Las posibilidades que ofrece nuestro trabajo para influir de forma positiva en el contexto en el que se desarrolla son infinitas y pueden solucionar nuestros problemas de identidad —y práctica— profesional, a la vez que ayudan a solucionar muchos otros para la gente de a pie.

 

Referencias.

Almansa, J. (2015): «Trading archaeology is not just a matter of Antiquities. Archaeological practice as a commodity», en C. Gnecco y D. Lippert (eds.), Ethics and Archaeological Practice, New York: Springer, 141-157.

Aparicio, P. (2016): Archaeology and Neoliberalism, Madrid: JAS Arqueología Editorial.

Díaz del Río, P. (2000): «Arqueología Comercial y Estructura de Clase», en M.M. Bóveda (coord.): Gestión Patrimonial y Desarrollo Social. Santiago de Compostela: Laboratorio de Patrimonio, CSIC, CAPA, 12, 7-18.

Holtorf, C. (2007): Archaeology is a Brand. The meaning of archaeology in contemporary popular culture, Walnut Creek: Left Coast Press.

Ibañez, M. (2014): Percepción y usos del patrimonio arqueológico de Sevilla, Sevilla: Universidad de Sevilla.

Pastor, A. (2016): «Hacia una conservación arqueológica social en Barcelona», Complutum, 26(2), 259-80.

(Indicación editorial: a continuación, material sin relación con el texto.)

**src/rtl/burst_seq_pkg.sv**
```systemverilog
// Package: shared types and field decoders for the burst column sequencer.
// Assumes a 13-bit mode-register image whose bit order matches the address bus.
package burst_seq_pkg;

    localparam int OFF_W = 3;   // widest burst (8 beats) spans 3 column bits

    typedef enum logic {
        BT_SEQ = 1'b0,
        BT_INT = 1'b1
    } burst_type_e;

    // Field layout follows the address bus: [12:7] mode, [6:4] latency, [3] type, [2:0] length
    typedef struct packed {
        logic [5:0]  op_code;
        logic [2:0]  cl_code;
        burst_type_e bt;
        logic [2:0]  bl_code;
    } mode_fields_t;

    localparam mode_fields_t MODE_RESET = '{
        op_code: 6'b000000,
        cl_code: 3'b010,
        bt:      BT_SEQ,
        bl_code: 3'b001
    };

    localparam logic [5:0] OP_NORMAL  = 6'b000000;
    localparam logic [5:0] OP_DLL_RST = 6'b000010;

    // Low-bit mask of the burst block; zero marks a reserved length code
    function automatic logic [OFF_W-1:0] bl_mask(input logic [2:0] code);
        case (code)
            3'b001:  return 3'b001;
            3'b010:  return 3'b011;
            3'b011:  return 3'b111;
            default: return 3'b000;
        endcase
    endfunction

    // CAS latency in half clocks; zero marks a reserved latency code
    function automatic logic [2:0] cl_half(input logic [2:0] code);
        case (code)
            3'b010:  return 3'd4;
            3'b110:  return 3'd5;
            default: return 3'd0;
        endcase
    endfunction

endpackage

```
**src/rtl/mode_reg_dec.sv**
```systemverilog
// mode_reg_dec: holds the base mode register and decodes its fields.
// Assumes load-mode commands are single-cycle strobes; only bank select 0 targets this register.
module mode_reg_dec
    import burst_seq_pkg::*;
#(
    parameter int BA_W  = 2,
    parameter int LAT_W = 4
) (
    input  logic                clk,
    input  logic                rst_n,
    input  logic                lmr_valid,
    input  logic [BA_W-1:0]     lmr_ba,
    input  logic [12:0]         lmr_addr,
    input  logic                reg_mode,
    output mode_fields_t        mode_q,
    output logic [OFF_W-1:0]    len_mask,
    output logic                bl_rsv,
    output logic [LAT_W-1:0]    rd_lat_half,
    output logic                cfg_reserved,
    output logic                dll_reset
);

    mode_fields_t     load_val;
    logic             base_load;
    logic [2:0]       lat_base;
    logic             cl_rsv;
    logic             op_rsv;

    assign load_val  = mode_fields_t'(lmr_addr);
    assign base_load = lmr_valid && (lmr_ba == '0);

    // Capture the register image and the one-cycle DLL reset pulse
    always_ff @(posedge clk) begin
        if (!rst_n) begin
            mode_q    <= MODE_RESET;
            dll_reset <= 1'b0;
        end else begin
            dll_reset <= base_load && (load_val.op_code == OP_DLL_RST);
            if (base_load) begin
                mode_q <= load_val;
            end
        end
    end

    // Decode the stored fields into length mask, latency and reserved flags
    always_comb begin
        len_mask     = bl_mask(mode_q.bl_code);
        bl_rsv       = (len_mask == '0);
        lat_base     = cl_half(mode_q.cl_code);
        cl_rsv       = (lat_base == 3'd0);
        op_rsv       = (mode_q.op_code != OP_NORMAL) && (mode_q.op_code != OP_DLL_RST);
        cfg_reserved = bl_rsv || cl_rsv || op_rsv;
        if (cl_rsv) begin
            rd_lat_half = '0;
        end else begin
            rd_lat_half = LAT_W'(lat_base) + (reg_mode ? LAT_W'(2) : LAT_W'(0));
        end
    end

endmodule

```
**src/rtl/beat_order_gen.sv**
```systemverilog
// beat_order_gen: accepts a burst request and issues one column address per clock.
// Assumes len_mask is 1, 3 or 7 when bl_rsv is low; length and type are frozen at acceptance.
module beat_order_gen
    import burst_seq_pkg::*;
#(
    parameter int COL_W = 10
) (
    input  logic                clk,
    input  logic                rst_n,
    input  logic                req_valid,
    input  logic [COL_W-1:0]    req_col,
    input  logic [OFF_W-1:0]    len_mask,
    input  burst_type_e         bt_cfg,
    input  logic                bl_rsv,
    output logic                req_ready,
    output logic                beat_valid,
    output logic [COL_W-1:0]    beat_col,
    output logic                beat_first,
    output logic                beat_last,
    output logic                req_err
);

    logic               busy;
    logic [OFF_W-1:0]   idx;
    logic [OFF_W-1:0]   mask_q;
    burst_type_e        bt_q;
    logic [COL_W-1:0]   start_q;
    logic               accept;
    logic [OFF_W-1:0]   off_seq;
    logic [OFF_W-1:0]   off_int;
    logic [OFF_W-1:0]   off_sel;
    logic [OFF_W-1:0]   start_lo;

    assign accept    = req_valid && !busy;
    assign req_ready = !busy;

    // Burst state: latch the request, step the beat index, flag rejections
    always_ff @(posedge clk) begin
        if (!rst_n) begin
            busy    <= 1'b0;
            idx     <= '0;
            mask_q  <= '0;
            bt_q    <= BT_SEQ;
            start_q <= '0;
            req_err <= 1'b0;
        end else begin
            req_err <= accept && bl_rsv;
            if (accept && !bl_rsv) begin
                busy    <= 1'b1;
                idx     <= '0;
                mask_q  <= len_mask;
                bt_q    <= bt_cfg;
                start_q <= req_col;
            end else if (busy) begin
                if (idx == mask_q) begin
                    busy <= 1'b0;
                end else begin
                    idx <= idx + 1'b1;
                end
            end
        end
    end

    // Form the beat address: sequential wrap or interleaved XOR inside the burst block
    always_comb begin
        start_lo   = start_q[OFF_W-1:0];
        off_seq    = start_lo + idx;
        off_int    = start_lo ^ idx;
        off_sel    = (bt_q == BT_INT) ? off_int : off_seq;
        beat_col   = {start_q[COL_W-1:OFF_W], (start_lo & ~mask_q) | (off_sel & mask_q)};
        beat_valid = busy;
        beat_first = busy && (idx == '0);
        beat_last  = busy && (idx == mask_q);
    end

endmodule

```
**src/rtl/burst_col_seq.sv**
```systemverilog
// burst_col_seq: top of the DDR burst column sequencer.
// Tracks the base mode register and orders column addresses of each burst.
// Assumes COL_W is larger than the 3 bits that an 8-beat burst spans.
module burst_col_seq
    import burst_seq_pkg::*;
#(
    parameter int COL_W = 10,
    parameter int LAT_W = 4
) (
    input  logic                clk,
    input  logic                rst_n,
    input  logic                lmr_valid,
    input  logic [1:0]          lmr_ba,
    input  logic [12:0]         lmr_addr,
    input  logic                reg_mode,
    input  logic                req_valid,
    output logic                req_ready,
    input  logic [COL_W-1:0]    req_col,
    output logic                beat_valid,
    output logic [COL_W-1:0]    beat_col,
    output logic                beat_first,
    output logic                beat_last,
    output logic                req_err,
    output logic [LAT_W-1:0]    rd_lat_half,
    output logic                cfg_reserved,
    output logic                dll_reset
);

    mode_fields_t       mode_q;
    logic [OFF_W-1:0]   len_mask;
    logic               bl_rsv;

    mode_reg_dec #(
        .BA_W  (2),
        .LAT_W (LAT_W)
    ) u_mode (
        .clk          (clk),
        .rst_n        (rst_n),
        .lmr_valid    (lmr_valid),
        .lmr_ba       (lmr_ba),
        .lmr_addr     (lmr_addr),
        .reg_mode     (reg_mode),
        .mode_q       (mode_q),
        .len_mask     (len_mask),
        .bl_rsv       (bl_rsv),
        .rd_lat_half  (rd_lat_half),
        .cfg_reserved (cfg_reserved),
        .dll_reset    (dll_reset)
    );

    beat_order_gen #(
        .COL_W (COL_W)
    ) u_beats (
        .clk        (clk),
        .rst_n      (rst_n),
        .req_valid  (req_valid),
        .req_col    (req_col),
        .len_mask   (len_mask),
        .bt_cfg     (mode_q.bt),
        .bl_rsv     (bl_rsv),
        .req_ready  (req_ready),
        .beat_valid (beat_valid),
        .beat_col   (beat_col),
        .beat_first (beat_first),
        .beat_last  (beat_last),
        .req_err    (req_err)
    );

endmodule

```
**config.mk**
```make
export PLATFORM = sky130hd
export DESIGN_NAME = burst_col_seq
export DESIGN_NICKNAME = d
export VERILOG_FILES = /design/src/rtl/burst_seq_pkg.sv /design/src/rtl/mode_reg_dec.sv /design/src/rtl/beat_order_gen.sv /design/src/rtl/burst_col_seq.sv
export SDC_FILE = /design/constraint.sdc
export NUM_CORES = 1
export LEC_CHECK = 0
export ABC_AREA = 1
export CORE_AREA = 4 4 87 48
export DETAILED_ROUTE_END_ITERATION = 8
export DIE_AREA = 0 0 91 52
export PLACE_DENSITY_LB_ADDON = 0.3
export SLEW_MARGIN = 20
export SYNTH_ARGS = -nofsm -noshare
export SYNTH_HDL_FRONTEND = slang
export SYNTH_SLANG_ARGS = --single-unit
```
**constraint.sdc**
```tcl
create_clock -name clk -period 1.6 [get_ports clk]
set_input_delay 0.16 -clock clk [delete_from_list [all_inputs] [get_ports clk]]
set_output_delay 0.16 -clock clk [all_outputs]
set_load 0.1 [all_outputs]
```
==> impl_metrics.json, run 1 <==
{
  "port_buffers": 49,
  "endpoint_kind": "output pin",
  "power_w": 0.00241,
  "h-tree-depth": 2,
  "grt_pass1_vias": 1210,
  "drtIter0Drc": 55,
  "clock_skew_ns": 0.000946,
  "fp.dieH_um": 52,
  "grt_usage_pct": 14.5,
  "violations": "setup timing",
  "finish.instance_area_um2": 2440,
  "grt_overflow": 0,
  "drv_cap": 0,
  "drc_errors": 0,
  "yosysUniqueCellTypes": 34,
  "via_per_inst": 4.76,
  "drv_slew": 0,
  "placed_cell_area_um2": 2310,
  "setup_tns_ns": -0.619,
  "required_ns": 1.44,
  "cts_buffers": 5,
  "clock-sinks": 32,
  "outcome": "finished, violations left",
  "crit_path_max_fanout": 2,
  "slowest_stage": "dfxtp_2",
  "routed_wl_mm": 3.30,
  "syn-cell-area_um2": 1490,
  "syn_avg_cell_area_um2": 7.90,
  "synth_fa_ha_area_share_pct": 4.69,
  "postSynth.asyncResetShare_pct": 0,
  "power_density_nw_per_um2": 988,
  "setup_violations": 2,
  "clock_path_buffers": 2,
  "cts_tree": "yes",
  "synth_nets": 224,
  "synth-xor-area-share_pct": 1.76,
  "leakagePower_nw": 1.01,
  "drive_gt1_share_pct": 31.1,
  "start_kind": "register",
  "core-area_um2": 3380,
  "rsz0062_at_grt": "yes",
  "vias": 1347,
  "slowest_delay_ns": 0.35,
  "die-area_um2": 4730,
  "nNetsFinal": 275,
  "yosysWarningCount": 0,
  "fp.dieW_um": 91,
  "min_period_ns": 1.92,
  "arrival_ns": 1.76,
  "grt_antenna_before_repair": 0,
  "synth_compound_area_share_pct": 15.4,
  "pin_count": 51,
  "synth_top_flop_cell": "dfxtp_1",
  "wl_per_cell_um": 11.7,
  "r2r_cells": 9,
  "drtAntennaViolNets": 0,
  "clk_pin_slew_worst_paths_ns": 0.06,
  "syn_inst": 189,
  "ir_worst_vdd_mv": 0.522,
  "grt_max_degree": 27,
  "cts_root_buf": "clkbuf_8",
  "layout_worst_path_cycle_share_pct": 120,
  "hold_violations": 0,
  "rows": 15,
  "hold_class": "input pin to register",
  "grt_pass1_wl_mm": 5.24,
  "initial_utilization_pct": 44.2,
  "hpwl_mm": 2.56,
  "place_inst": 272,
  "hold_depth": 3,
  "final_cell_count_no_fill": 283,
  "synthSimpleGateAreaFrac_pct": 20.8,
  "critical_path_class": "register to output pin",
  "firstDrtPassIters": 4,
  "n_antenna_cell": 0,
  "synth_edf_count": 0,
  "postLayoutSetupSlackWorst_ns": -0.324,
  "areaGrowthSynthToFinish_pct": 63.6,
  "synth.area.mux_share_pct": 0,
  "synth_top_family_by_area": "simple AND/OR/NAND/NOR gates",
  "seq_area_frac_synth_pct": 42.9,
  "crit_chain": "ha_4 > inv_2 > fa_2 > nor2_4 > a21oi_2 > o21ai_2 > xnor2_4 > buf_12",
  "place.gp.congestion": 0.769,
  "fmax_ghz": 0.520,
  "clkLatencyLatePin_ns": 0.28,
  "nFillCells": 261,
  "yosys_register_bits": 32
}
## state kept, by name, summed over array words and instances (netlist names)
| signal | cells |
|---|---|
| u_mode.mode_q | 12 |
| u_beats.start_q | 10 |
| u_beats.idx | 3 |
| u_beats.mask_q | 3 |
| u_beats.beat_valid | 1 |
| u_beats.bt_q | 1 |
| u_beats.req_err | 1 |
| u_mode.dll_reset | 1 |
## placed cells by master, fill, tap and decap left out, types with 2 or more instances in the layout
cell	instances
nor2_1	29
dfxtp_2	4
nand4_1	2
buf_12	21
ha_1	3
buf_4	9
dfxtp_1	27
inv_2	5
a21oi_1	11
nand3_4	2
clkbuf_8	5
clkdlybuf4s50_1	29
nand2_1	16
o21ai_0	14
o211ai_1	2
o21ai_2	5
o21ai_1	3
inv_1	16
nor2_4	7
nand3_1	3
a21oi_2	2
clkbuf_1	2
nand2_2	2
## layer usage
metal  vias up  global-route usage (%)  wire (µm)
met1       610                    15.6       1370
met2        34                    26.3       1710
met5         -                       0          0
met3         5                    4.48        173
met4         0                    7.50         48
li1        698                       -          -
## cell usage after synthesis, drive strengths merged (2+ instances only)
cell | n | share of area (%)
dfxtp | 32 | 43
ha | 4 | 3.4
a21oi | 13 | 4.4
nand4 | 2 | 0.84
xnor2 | 2 | 1.2
buf | 14 | 7.9
nand2 | 19 | 5.6
nor3 | 2 | 0.67
nor2 | 37 | 10
o21ai | 23 | 8.5
o211ai | 2 | 1.0
inv | 23 | 5.8
nor4 | 2 | 1.3
nand3 | 5 | 2.0
## area by class of cell
cell class                 instances  area [µm²]  share of cell area (%)
sequential                        32         649                    26.6
timing repair buffer              59         778                    31.9
multi-input combinational        118         785                    32.1
inverter                          24        96.3                    3.94
clock inverter                     1        5.00                   0.205
clock buffer                       7        76.3                    3.13
tap                               42        52.6                    2.15
## worst paths after layout
path | from | end | slack [ns]
worst min-delay path | lmr_addr[8] | u_mode.dll_reset | 0.43
worst max-delay path | u_beats.idx[0] | beat_col[2] | -0.32
worst min register to register | u_mode.mode_q[3] | u_mode.mode_q[3] | 0.48
worst max register to register | u_beats.idx[0] | u_beats.idx[0] | 0.28
## per-stage QoR
step	hold slack, ns	setup WS, ns	util [%]
2_1_floorplan	0.231	-0.365	-
3_3_place_gp	0.458	-0.0686	68.3
3_5_place_dp	0.466	-0.0857	68.3
4_1_cts	0.421	-0.330	71.6
5_1_grt	0.428	-0.400	72.3
6_report	0.430	-0.324	72.3
## power by group
group	switching, W	internal, W
registers	0.0000537	0.000852
clock network	0.000278	0.000305
logic	0.000562	0.000363
## worst max-delay path, delay by kind of cell, from the launching register on
kind | cells | cell delay [ns]
xor+xnor | 1 | 0.15
compound gates | 2 | 0.18
flops | 1 | 0.35
simple gates | 1 | 0.11
fa+ha+maj | 2 | 0.47
buf+inv | 2 | 0.22
## kinds of logic (layout without fill, tap and decap cells)
| kind of cell | Yosys count | after routing |
|---|---|---|
| XOR/XNOR | 3 | 3 |
| buffers and inverters | 39 | 91 |
| AO/OA/AOI/OAI | 41 | 41 |
| AND/OR/NAND/NOR | 68 | 68 |
| flip-flops | 32 | 32 |
| other | 1 | 1 |
| adder cells (fa/ha/maj) | 5 | 5 |
## repair_timing
| item | 4_1_cts | 5_1_grt |
|---|---|---|
| pin swaps | 3 | 2 |
| buffers inserted | 0 | 3 |
| hold buffers | 0 | 0 |
| resized for setup | 8 | 0 |
| setup endpoints to repair | 3 | 3 |
(Power assumes the default switching activity.)
==> inputs of run 2 (changes only) <==
Settings changed: GPL_TIMING_DRIVEN from default to 0.
==> run 2 against run 1 <==
  * The run still ends with setup timing left
  * Setup slack got worse by 0.056 ns
  * First-iteration DRC count rose by 11%
  * Combinational power shrank 9.2%
  * Die area stayed put
  * Largest cell class unchanged
  * Wire length grew 8.2%
==> impl_metrics.json, run 2 (synthesis results as in run 1) <==
{
  "initial_utilization_pct": 44.2,
  "wl_met1_mm": 1.52,
  "ir_worst_vdd_mv": 0.503,
  "clock_skew_ns": 0.00310,
  "setup_violations": 2,
  "hold_violations": 0,
  "cpLargestDelayFamily": "adder cells",
  "largest_register_ffs": 12,
  "crit_path_max_fanout": 2,
  "arrival_ns": 1.82,
  "power_w": 0.00236,
  "cp_num_buf_inv": 2,
  "firstDrtPassIters": 4,
  "hold_depth": 3,
  "slowest_delay_ns": 0.44,
  "r2r_cells": 6,
  "violations": "setup timing",
  "final_common_cell": "nor2_1",
  "drtAntennaViolNets": 0,
  "fin_util_pct": 69.2,
  "cts_hold_buffers": 0,
  "leakagePower_nw": 0.981,
  "drc_errors": 0,
  "hold_slack_ns": 0.188,
  "power_density_nw_per_um2": 1010,
  "critical_path_class": "register to output pin",
  "nFillCells": 281,
  "fmax_ghz": 0.505,
  "pre_cts_slack_ns": -1.09,
  "min-delay-start": "rst_n",
  "grt_overflow": 0,
  "layout_worst_path_cycle_share_pct": 124,
  "drive_gt1_share_pct": 34.5,
  "regMostFlops": "u_mode.mode_q",
  "slew_headroom_pct": 63.3,
  "rrSetupSlack_ns": 0.34,
  "drtIter0Drc": 61,
  "rsz0062_at_grt": "yes",
  "grt_usage_pct": 15.5,
  "wl_per_cell_um": 12.3,
  "place.gp.congestion": 0.792,
  "tightest_slew_ns": 0.553,
  "crit_chain": "ha_4 > inv_2 > fa_2 > a21oi_2 > o21ai_2 > o21ai_4 > buf_12",
  "wl_met2_mm": 1.81,
  "grt_pass1_vias": 1319,
  "min_to": "u_mode.mode_q[6]",
  "via_per_inst": 4.73,
  "slowest_stage": "fa_2",
  "nNetsFinal": 283,
  "core-area_um2": 3380,
  "reg_top3": "u_mode.mode_q (12), u_beats.start_q (10)",
  "clock-sinks": 32,
  "grt_pass1_wl_mm": 5.75,
  "grt_max_degree": 11,
  "start_kind": "register",
  "port_buffers": 48,
  "r2r_end": "u_beats.idx[2]",
  "drv_cap": 0,
  "final_cell_mix": "nor2_1, clkdlybuf4s50_1, dfxtp_1",
  "fp.dieW_um": 91,
  "postLayoutSetupSlackWorst_ns": -0.379,
  "pin_count": 51,
  "cts_buffers": 5,
  "cts_root_buf": "clkbuf_8",
  "hpwl_mm": 2.60,
  "n_antenna_cell": 0,
  "topRoutingLayerUsed": "met4",
  "drv_slew": 0,
  "grt_antenna_before_repair": 0,
  "rows": 15,
  "setup_tns_ns": -0.737,
  "clkLatencyLatePin_ns": 0.28,
  "h-tree-depth": 2,
  "routed_wl_mm": 3.57,
  "clock_path_buffers": 2,
  "met3_length_um": 177,
  "timing.rr.start": "u_beats.idx[0]",
  "vias": 1375,
  "fp.dieH_um": 52,
  "outcome": "finished, violations left",
  "clk_pin_slew_worst_paths_ns": 0.06,
  "cts_tree": "yes",
  "areaGrowthSynthToFinish_pct": 56.6,
  "die-area_um2": 4730,
  "required_ns": 1.44,
  "endpoint_kind": "output pin",
  "min_period_ns": 1.98,
  "hold_class": "input pin to register"
}
## run 2: changes by cell type in the layout (fill, tap and decap cells not counted), moves of 4 or more
cell	previous run	this run
buf_4	9	13
buf_12	21	3
buf_6	0	5
buf_2	0	4
clkdlybuf4s15_2	0	11
## run 2: final cells by class
class / count / area (µm²) / area share [%]
multi-input cells: 118 / 787 / 33.7
flip-flops and latches: 32 / 652 / 27.9
repair buffers: 52 / 533 / 22.8
plain buffers: 15 / 121 / 5.19
inverters: 24 / 98.8 / 4.23
clock buffers: 6 / 82.6 / 3.53
well taps: 42 / 52.6 / 2.25
clock inverters: 2 / 10.0 / 0.428
## run 2: worst max-delay path by stage
stage | start | endpoint | slack, ns | cells after the start
6_report | u_beats.idx[0] | beat_col[1] | -0.38 | 7
5_1_grt | u_beats.start_q[0] | beat_col[2] | -0.44 | 8
4_1_cts | u_beats.idx[0] | beat_col[2] | -0.37 | 8
3_5_place_dp | u_beats.idx[1] | beat_col[2] | -1.09 | 7
3_3_place_gp | u_beats.idx[1] | beat_col[2] | -1.09 | 7
2_1_floorplan | u_beats.beat_valid | beat_last | -0.36 | 3
## run 2: per-stage QoR
step | instance area, µm² | cells
5_1_grt | 2340 | 291
2_1_floorplan | 1620 | 189
4_1_cts | 2290 | 289
3_3_place_gp | 2150 | 279
6_report | 2340 | 291
3_5_place_dp | 2150 | 279
## run 2: where the power goes
group	switching, W	internal [W]	total [W]
clock	0.000287	0.000342	0.000629
combinational	0.000568	0.000272	0.000840
sequential	0.0000364	0.000850	0.000886
## run 2: what timing repair did
item / 4_1_cts / 5_1_grt
endpoints found under the setup margin: 20 / 5
buffers inserted: 2 / 2
pin swaps: 2 / 4
gates resized for setup: 91 / 12
## run 2: routing by layer
metal / up-vias / global-route usage [%]
li1: 719 / -
met1: 610 / 17.2
met2: 36 / 27.9
met3: 10 / 3.76
met4: 0 / 8.50
met5: - / 0
## run 2: worst register-to-register path: stages, from the launching register on
cell     delay, ns
dfxtp_4       0.35
buf_4         0.14
buf_4         0.13
ha_1          0.19
xor2_1        0.13
nand3_1       0.10
a21oi_1       0.14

Ramos, M. y D. Duganne (2000): Exploring public perceptions and attitudes about archaeology, Washington: Society for American Archaeology.

Reber, A. (1967): «Implicit learning of artificial grammars», Journal of Verbal Learning and Verbal Behavior, 6, 855-63.

Rodríguez Temiño, I. (2004): Arqueología urbana en España, Barcelona: Ariel.

Toledo i Mur, A. (1998): «El modelo francés de arqueología preventiva», Iberia, 1, 7-18.